2011年9月3日土曜日

ツール・ド・本屋さん2・・・・空想とリアルの揺らぎ『現実入門』

ツール・ド・本屋さん2店舗目は、横浜みなとみらい。
1店目の鶴見(→前回「ツール・ド・本屋さん1」参照)からは、国道15号をひたすら南下、横浜を過ぎ、海側に道なりに行くと、高層ビル立ち並ぶみなとみらい地区が見えてくる。

ランドマークタワーやパンパシフィックホテル、昔、横浜トリエンナーレで巨大なバッタがたかっていた(確か2000年)船の帆のようなグランド・インターコンチネンタル・ホテル、巨大な観覧車が一望できる桜木町駅前。


【2店舗目:紀伊國屋書店 横浜みなとみらい店】
駅前にできた新しいショッピング、コレットマーレみなとみらいに2010年3月開業とのこと、まだ新しい本屋さん。

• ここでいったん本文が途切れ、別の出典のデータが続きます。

What follows belongs to an exercise in optimizing a design on an open flow for small area, a short achievable clock period and few clock cycles per item; a production flow would make more cautious choices.
The RTL was checked by simulation tests, not by an equivalence proof against the original design.

== wip/umber ==
==> flow/design.v <==
module sha256_core (
    input  wire         clk,
    input  wire         rst,         
    input  wire         start,
    input  wire         init,
    input  wire [511:0] block,       
    output wire         ready,
    output reg          done,
    output wire [255:0] digest       
);
    localparam [255:0] IV = {32'h6a09e667, 32'hbb67ae85, 32'h3c6ef372, 32'ha54ff53a,
                             32'h510e527f, 32'h9b05688c, 32'h1f83d9ab, 32'h5be0cd19};
    reg [31:0] h0, h1, h2, h3, h4, h5, h6, h7;
    reg [31:0] a, b, c, d, e, f, g, h;
    reg [31:0] w [0:15];             
    reg [31:0] kr;                   
    reg [6:0]  t;                    
    reg        busy;
    reg        rdy;                  
    reg        use_iv;               
    assign ready  = rdy;
    assign digest = {h0, h1, h2, h3, h4, h5, h6, h7};
    wire [6:0] t_next = busy ? t + 7'd1 : 7'd0;
    reg [31:0] k_n;
    always @(*) begin
        case (t_next[5:0])
            6'd0:  k_n = 32'h428a2f98; 6'd1:  k_n = 32'h71374491; 6'd2:  k_n = 32'hb5c0fbcf; 6'd3:  k_n = 32'he9b5dba5;
            6'd4:  k_n = 32'h3956c25b; 6'd5:  k_n = 32'h59f111f1; 6'd6:  k_n = 32'h923f82a4; 6'd7:  k_n = 32'hab1c5ed5;
            6'd8:  k_n = 32'hd807aa98; 6'd9:  k_n = 32'h12835b01; 6'd10: k_n = 32'h243185be; 6'd11: k_n = 32'h550c7dc3;
            6'd12: k_n = 32'h72be5d74; 6'd13: k_n = 32'h80deb1fe; 6'd14: k_n = 32'h9bdc06a7; 6'd15: k_n = 32'hc19bf174;
            6'd16: k_n = 32'he49b69c1; 6'd17: k_n = 32'hefbe4786; 6'd18: k_n = 32'h0fc19dc6; 6'd19: k_n = 32'h240ca1cc;
            6'd20: k_n = 32'h2de92c6f; 6'd21: k_n = 32'h4a7484aa; 6'd22: k_n = 32'h5cb0a9dc; 6'd23: k_n = 32'h76f988da;
            6'd24: k_n = 32'h983e5152; 6'd25: k_n = 32'ha831c66d; 6'd26: k_n = 32'hb00327c8; 6'd27: k_n = 32'hbf597fc7;
            6'd28: k_n = 32'hc6e00bf3; 6'd29: k_n = 32'hd5a79147; 6'd30: k_n = 32'h06ca6351; 6'd31: k_n = 32'h14292967;
            6'd32: k_n = 32'h27b70a85; 6'd33: k_n = 32'h2e1b2138; 6'd34: k_n = 32'h4d2c6dfc; 6'd35: k_n = 32'h53380d13;
            6'd36: k_n = 32'h650a7354; 6'd37: k_n = 32'h766a0abb; 6'd38: k_n = 32'h81c2c92e; 6'd39: k_n = 32'h92722c85;
            6'd40: k_n = 32'ha2bfe8a1; 6'd41: k_n = 32'ha81a664b; 6'd42: k_n = 32'hc24b8b70; 6'd43: k_n = 32'hc76c51a3;
            6'd44: k_n = 32'hd192e819; 6'd45: k_n = 32'hd6990624; 6'd46: k_n = 32'hf40e3585; 6'd47: k_n = 32'h106aa070;
            6'd48: k_n = 32'h19a4c116; 6'd49: k_n = 32'h1e376c08; 6'd50: k_n = 32'h2748774c; 6'd51: k_n = 32'h34b0bcb5;
            6'd52: k_n = 32'h391c0cb3; 6'd53: k_n = 32'h4ed8aa4a; 6'd54: k_n = 32'h5b9cca4f; 6'd55: k_n = 32'h682e6ff3;
            6'd56: k_n = 32'h748f82ee; 6'd57: k_n = 32'h78a5636f; 6'd58: k_n = 32'h84c87814; 6'd59: k_n = 32'h8cc70208;
            6'd60: k_n = 32'h90befffa; 6'd61: k_n = 32'ha4506ceb; 6'd62: k_n = 32'hbef9a3f7; default: k_n = 32'hc67178f2;
        endcase
    end
    function [63:0] csa(input [31:0] x, input [31:0] y, input [31:0] z);
        begin
            csa[63:32] = x ^ y ^ z;
            csa[31:0]  = {((x & y) | (x & z) | (y & z)), 1'b0} ;
        end
    endfunction
    wire [31:0] S1 = {e[5:0], e[31:6]} ^ {e[10:0], e[31:11]} ^ {e[24:0], e[31:25]};
    wire [31:0] CH = (e & f) ^ (~e & g);
    wire [31:0] S0 = {a[1:0], a[31:2]} ^ {a[12:0], a[31:13]} ^ {a[21:0], a[31:22]};
    wire [31:0] MJ = (a & b) ^ (a & c) ^ (b & c);
    wire [63:0] x   = csa(h, kr, w[0]);
    wire [63:0] a1  = csa(S1, CH, S0);
    wire [63:0] a2  = csa(x[63:32], x[31:0], MJ);
    wire [63:0] a3  = csa(a1[63:32], a1[31:0], a2[63:32]);
    wire [63:0] a4  = csa(a3[63:32], a3[31:0], a2[31:0]);
    wire [31:0] a_new = a4[63:32] + a4[31:0];
    wire [63:0] e1  = csa(S1, CH, d);
    wire [63:0] e2  = csa(e1[63:32], e1[31:0], x[63:32]);
    wire [63:0] e3  = csa(e2[63:32], e2[31:0], x[31:0]);
    wire [31:0] e_new = e3[63:32] + e3[31:0];
    wire [31:0] ws0  = {w[1][6:0], w[1][31:7]} ^ {w[1][17:0], w[1][31:18]} ^ (w[1] >> 3);
    wire [31:0] ws1  = {w[14][16:0], w[14][31:17]} ^ {w[14][18:0], w[14][31:19]} ^ (w[14] >> 10);
    wire [63:0] s1c  = csa(w[0], w[9], ws0);
    wire [63:0] s2c  = csa(s1c[63:32], s1c[31:0], ws1);
    wire [31:0] wnew = s2c[63:32] + s2c[31:0];
    wire [31:0] fa_sum = h3 + a;
    wire [31:0] fe_sum = h7 + e;
    wire ivsel = init | use_iv;
    wire rot   = busy & (t >= 7'd61);
    wire ivld  = busy & (t == 7'd0) & use_iv;
    always @(posedge clk) begin
        if (rst) begin
            busy   <= 1'b0;
            rdy    <= 1'b1;
            done   <= 1'b0;
            use_iv <= 1'b1;
        end else begin
            done <= 1'b0;
            if (!busy) begin
                if (start) begin
                    busy   <= 1'b1;
                    rdy    <= 1'b0;
                    use_iv <= ivsel;
                end
            end else begin
                if (t == 7'd0)
                    use_iv <= 1'b0;
                if (t == 7'd64) begin
                    busy <= 1'b0;
                    rdy  <= 1'b1;
                    done <= 1'b1;
                end
            end
        end
    end
    integer i;
    always @(posedge clk) begin
        t  <= t_next;
        kr <= k_n;
        if (!busy) begin
            a <= ivsel ? IV[255:224] : h0;
            b <= ivsel ? IV[223:192] : h1;
            c <= ivsel ? IV[191:160] : h2;
            d <= ivsel ? IV[159:128] : h3;
            e <= ivsel ? IV[127:96]  : h4;
            f <= ivsel ? IV[95:64]   : h5;
            g <= ivsel ? IV[63:32]   : h6;
            h <= ivsel ? IV[31:0]    : h7;
            for (i = 0; i < 16; i = i + 1)
                w[i] <= block[511 - 32*i -: 32];
        end else begin
            a <= a_new;
            b <= a;
            c <= b;
            d <= c;
            e <= e_new;
            f <= e;
            g <= f;
            h <= g;
            for (i = 0; i < 15; i = i + 1)
                w[i] <= w[i + 1];
            w[15] <= wnew;
        end
    end
    always @(posedge clk) begin
        if (ivld) begin
            h0 <= IV[255:224]; h1 <= IV[223:192]; h2 <= IV[191:160]; h3 <= IV[159:128];
            h4 <= IV[127:96];  h5 <= IV[95:64];   h6 <= IV[63:32];   h7 <= IV[31:0];
        end else if (rot) begin
            h0 <= fa_sum; h1 <= h0; h2 <= h1; h3 <= h2;
            h4 <= fe_sum; h5 <= h4; h6 <= h5; h7 <= h6;
        end
    end
endmodule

内装もおしゃれで、本屋さんっぽくない。強いていうと、TSUTAYA六本木店や、業種違うけど銀座のハンズみたい。

夏休みの最終週ということで、家族連れが多い印象。品揃えも、絵本や児童書、宿題、行楽、ファミリー層を意識した、あんまりとんがってない感じ。が、さすがは紀伊國屋、バランスが取れた選書。
横浜ローカル本もけっこう充実。


【購入した本】
で、何を買おうかと物色していたら、「紀選文庫 紀伊國屋書店スタッフが選んだ文庫百冊」というコーナーが目に入る。

そこで、穂村弘『現実入門』を発見。

  [穂村弘『現実入門』(光文社文庫)]

『ほんとうは違うんだ日記』や『短歌の友人』、『絶叫委員会』、編著の『短歌ください』など、現実とのギャップをとことん突き詰める穂村ワールドに絡め取られている私としては、これは見逃せない。

で、買ってみた。

体験するのは、ごくごく普通のこと。穂村さんが語ると、現実と穂村さんの認識とのギャップが面白い。

ところが、おどろくべきことに、穂村さんが未体験なことは、わりと自分自身と重複していることに気付く。最初のテーマは「献血」だが、20歳の頃に1回したが、その後、2回目はつい最近・・・・。「相撲観戦」も「占い」(1回くらいあるかも)も「競馬」も・・・・私も、穂村さんと編集者のサクマさんが言う「現実」から遠いような気がする。

みなとみらいという未来都市で、穂村さんの妄想や葛藤と現実の間に生じる陽炎のような揺らぎを自覚させられる。

穂村ファンとしては、うれしいような、微妙なような・・・・。
でも、このギャップに自覚的でありつづけることが、穂村さんの文章を、短歌を生むのだなと思う。

・・・・と、これだけだと、普通の穂村本、この本にはもう一つしかけが。
ネタバレになるので秘密。ぜひぜひ、最初から最後まで、順番通りに読んでください。

この本も何度も読み返す大切な本の一冊になった。


次は鎌倉を目指す(→次回「ツール・ド・本屋さん3」参照)。
大船経由、鎌倉街道を南下。浪人生のころ、最初に来たツーリングが鎌倉だった。
回りを山に囲まれ、坂道がきつかった思い出が、ちと気合いを入れて出発。